▶ [Problem]: Every line with the string "output" should be copied from the data.

▶ [Supplied data]:
○ ○ ○ ○ ○

==> src/rtl/vjtag_pkg.sv <==
// ============================================================================
// vjtag_pkg : shared IR opcodes, FSM encodings and ir_out bit positions
// Rev 1.0   : initial release
// ============================================================================
`default_nettype none

package vjtag_pkg;

  localparam int IR_W = 4;

  localparam logic [IR_W-1:0] IR_BYPASS = 4'h0;
  localparam logic [IR_W-1:0] IR_ID     = 4'h1;
  localparam logic [IR_W-1:0] IR_ADDR   = 4'h2;
  localparam logic [IR_W-1:0] IR_WRITE  = 4'h3;
  localparam logic [IR_W-1:0] IR_READ   = 4'h4;
  localparam logic [IR_W-1:0] IR_STATUS = 4'h5;

  typedef enum logic [2:0] {
    OP_BYPASS = 3'd0,
    OP_ID     = 3'd1,
    OP_ADDR   = 3'd2,
    OP_WRITE  = 3'd3,
    OP_READ   = 3'd4,
    OP_STATUS = 3'd5
  } op_e;

  typedef logic [1:0] state_t;
  localparam state_t ST_IDLE = 2'd0;
  localparam state_t ST_REQ  = 2'd1;
  localparam state_t ST_DONE = 2'd2;

  localparam int IRO_BUSY     = 3;
  localparam int IRO_OVERRUN  = 2;
  localparam int IRO_RD_VALID = 1;

  // Unused opcodes fall back to BYPASS so the chain length stays at one bit.
  function automatic op_e decode_ir(input logic [IR_W-1:0] ir);
    case (ir)
      IR_ID:     return OP_ID;
      IR_ADDR:   return OP_ADDR;
      IR_WRITE:  return OP_WRITE;
      IR_READ:   return OP_READ;
      IR_STATUS: return OP_STATUS;
      default:   return OP_BYPASS;
    endcase
  endfunction

  function automatic int dr_width(input int addr_w, input int data_w);
    int w;
    w = 32;
    if (addr_w > w) w = addr_w;
    if (data_w > w) w = data_w;
    return w;
  endfunction

endpackage

`default_nettype wire

==> src/rtl/vjtag_dr_shift.sv <==
// ============================================================================
// vjtag_dr_shift : LSB-first DR shift register with capture load, bypass bit
//                  and tdo select (tdo comes straight from flops)
// Rev 1.0        : initial release
// ============================================================================
`default_nettype none

module vjtag_dr_shift #(
  parameter int W = 32
) (
  input  logic         tck,
  input  logic         rst,
  input  logic         tdi,
  input  logic         cdr,
  input  logic         sdr,
  input  logic         load_en,
  input  logic [W-1:0] load_val,
  input  logic         bypass_sel,
  output logic         tdo,
  output logic [W-1:0] sr
);

  logic [W-1:0] sr_q, sr_d;
  logic         bypass_q, bypass_d;

  always_comb begin
    sr_d     = sr_q;
    bypass_d = bypass_q;
    if (cdr) begin
      if (load_en)    sr_d     = load_val;
      if (bypass_sel) bypass_d = 1'b0;
    end else if (sdr) begin
      sr_d = {tdi, sr_q[W-1:1]};
      if (bypass_sel) bypass_d = tdi;
    end
  end

  always_ff @(posedge tck or posedge rst) begin
    if (rst) begin
      sr_q     <= '0;
      bypass_q <= 1'b0;
    end else begin
      sr_q     <= sr_d;
      bypass_q <= bypass_d;
    end
  end

  assign tdo = bypass_sel ? bypass_q : sr_q[0];
  assign sr  = sr_q;

endmodule

`default_nettype wire

==> src/rtl/vjtag_bus_ctrl.sv <==
// ============================================================================
// vjtag_bus_ctrl : Virtual JTAG endpoint to req/ack register-bus master.
//                  Define VJTAG_AUTOINC_EN for post-transaction address increment.
// Rev 1.0        : initial release
// ============================================================================
`default_nettype none

module vjtag_bus_ctrl
  import vjtag_pkg::*;
#(
  parameter int          ADDR_W  = 16,
  parameter int          DATA_W  = 32,
  parameter logic [31:0] USER_ID = 32'h5654_4A31
) (
  input  logic              tck,
  input  logic              rst,
  input  logic              tdi,
  output logic              tdo,
  input  logic [IR_W-1:0]   ir_in,
  output logic [IR_W-1:0]   ir_out,
  input  logic              virtual_state_cdr,
  input  logic              virtual_state_sdr,
  input  logic              virtual_state_e1dr,
  input  logic              virtual_state_pdr,
  input  logic              virtual_state_e2dr,
  input  logic              virtual_state_udr,
  input  logic              virtual_state_cir,
  input  logic              virtual_state_uir,
  output logic              bus_req,
  output logic              bus_we,
  output logic [ADDR_W-1:0] bus_addr,
  output logic [DATA_W-1:0] bus_wdata,
  input  logic              bus_ack,
  input  logic [DATA_W-1:0] bus_rdata
);

  localparam int W = dr_width(ADDR_W, DATA_W);

  op_e               op;
  logic              busy;
  logic              launch;
  logic              cap_en;
  logic [W-1:0]      cap_val;
  logic [W-1:0]      sr;

  state_t            state_q, state_d;
  logic [ADDR_W-1:0] addr_q, addr_d;
  logic [ADDR_W-1:0] bus_addr_q, bus_addr_d;
  logic [DATA_W-1:0] wdata_q, wdata_d;
  logic              we_q, we_d;
  logic [DATA_W-1:0] rd_hold_q, rd_hold_d;
  logic              rd_valid_q, rd_valid_d;
  logic              overrun_q, overrun_d;

  assign op   = decode_ir(ir_in);
  assign busy = (state_q != ST_IDLE);

  always_comb begin
    cap_en  = 1'b1;
    cap_val = '0;
    case (op)
      OP_ID:     cap_val = W'(USER_ID);
      OP_ADDR:   cap_val = W'(addr_q);
      OP_WRITE:  cap_val = '0;
      OP_READ:   cap_val = W'(rd_hold_q);
      OP_STATUS: cap_val = W'({busy, overrun_q, rd_valid_q, busy});
      default:   cap_en  = 1'b0;
    endcase
  end

  vjtag_dr_shift #(
    .W (W)
  ) u_dr_shift (
    .tck        (tck),
    .rst        (rst),
    .tdi        (tdi),
    .cdr        (virtual_state_cdr),
    .sdr        (virtual_state_sdr),
    .load_en    (cap_en),
    .load_val   (cap_val),
    .bypass_sel (op == OP_BYPASS),
    .tdo        (tdo),
    .sr         (sr)
  );

  always_comb begin
    state_d    = state_q;
    addr_d     = addr_q;
    bus_addr_d = bus_addr_q;
    wdata_d    = wdata_q;
    we_d       = we_q;
    rd_hold_d  = rd_hold_q;
    rd_valid_d = rd_valid_q;
    overrun_d  = overrun_q;
    launch     = 1'b0;

    if (virtual_state_cdr) begin
      if (op == OP_READ)   rd_valid_d = 1'b0;
      if (op == OP_STATUS) overrun_d  = 1'b0;
    end

    // A read completing on the same edge as a READ capture keeps rd_valid set.
    case (state_q)
      ST_REQ: begin
        if (bus_ack) begin
          state_d = ST_DONE;
          if (!we_q) begin
            rd_hold_d  = bus_rdata;
            rd_valid_d = 1'b1;
          end
        end
      end
      ST_DONE: begin
        state_d = ST_IDLE;
`ifdef VJTAG_AUTOINC_EN
        addr_d  = addr_q + ADDR_W'(1);
`endif
      end
      default: ;
    endcase

    // Commits come after the increment so an explicit ADDR update wins.
    if (virtual_state_udr) begin
      case (op)
        OP_ADDR: addr_d = sr[W-1 -: ADDR_W];
        OP_WRITE: begin
          if (busy) begin
            overrun_d = 1'b1;
          end else begin
            wdata_d = sr[W-1 -: DATA_W];
            we_d    = 1'b1;
            launch  = 1'b1;
          end
        end
        OP_READ: begin
          if (busy) begin
            overrun_d = 1'b1;
          end else begin
            we_d   = 1'b0;
            launch = 1'b1;
          end
        end
        default: ;
      endcase
    end

    if (launch) begin
      bus_addr_d = addr_q;
      state_d    = ST_REQ;
    end
  end

  always_ff @(posedge tck or posedge rst) begin
    if (rst) begin
      state_q    <= ST_IDLE;
      addr_q     <= '0;
      bus_addr_q <= '0;
      wdata_q    <= '0;
      we_q       <= 1'b0;
      rd_hold_q  <= '0;
      rd_valid_q <= 1'b0;
      overrun_q  <= 1'b0;
    end else begin
      state_q    <= state_d;
      addr_q     <= addr_d;
      bus_addr_q <= bus_addr_d;
      wdata_q    <= wdata_d;
      we_q       <= we_d;
      rd_hold_q  <= rd_hold_d;
      rd_valid_q <= rd_valid_d;
      overrun_q  <= overrun_d;
    end
  end

  assign bus_req   = (state_q == ST_REQ);
  assign bus_we    = we_q;
  assign bus_addr  = bus_addr_q;
  assign bus_wdata = wdata_q;

  always_comb begin
    ir_out               = '0;
    ir_out[IRO_BUSY]     = busy;
    ir_out[IRO_OVERRUN]  = overrun_q;
    ir_out[IRO_RD_VALID] = rd_valid_q;
  end

  // Pause/IR strobes carry no behaviour here; low bits of sr beyond N are don't-care.
  logic unused_ok;
  assign unused_ok = &{1'b0, virtual_state_e1dr, virtual_state_pdr, virtual_state_e2dr,
                       virtual_state_cir, virtual_state_uir, ^sr};

endmodule

`default_nettype wire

○ ○ ○ ○ ○

▶ [Task result]:
  output logic         tdo,
  output logic [W-1:0] sr
  output logic              tdo,
  output logic [IR_W-1:0]   ir_out,
  output logic              bus_req,
  output logic              bus_we,
  output logic [ADDR_W-1:0] bus_addr,
  output logic [DATA_W-1:0] bus_wdata,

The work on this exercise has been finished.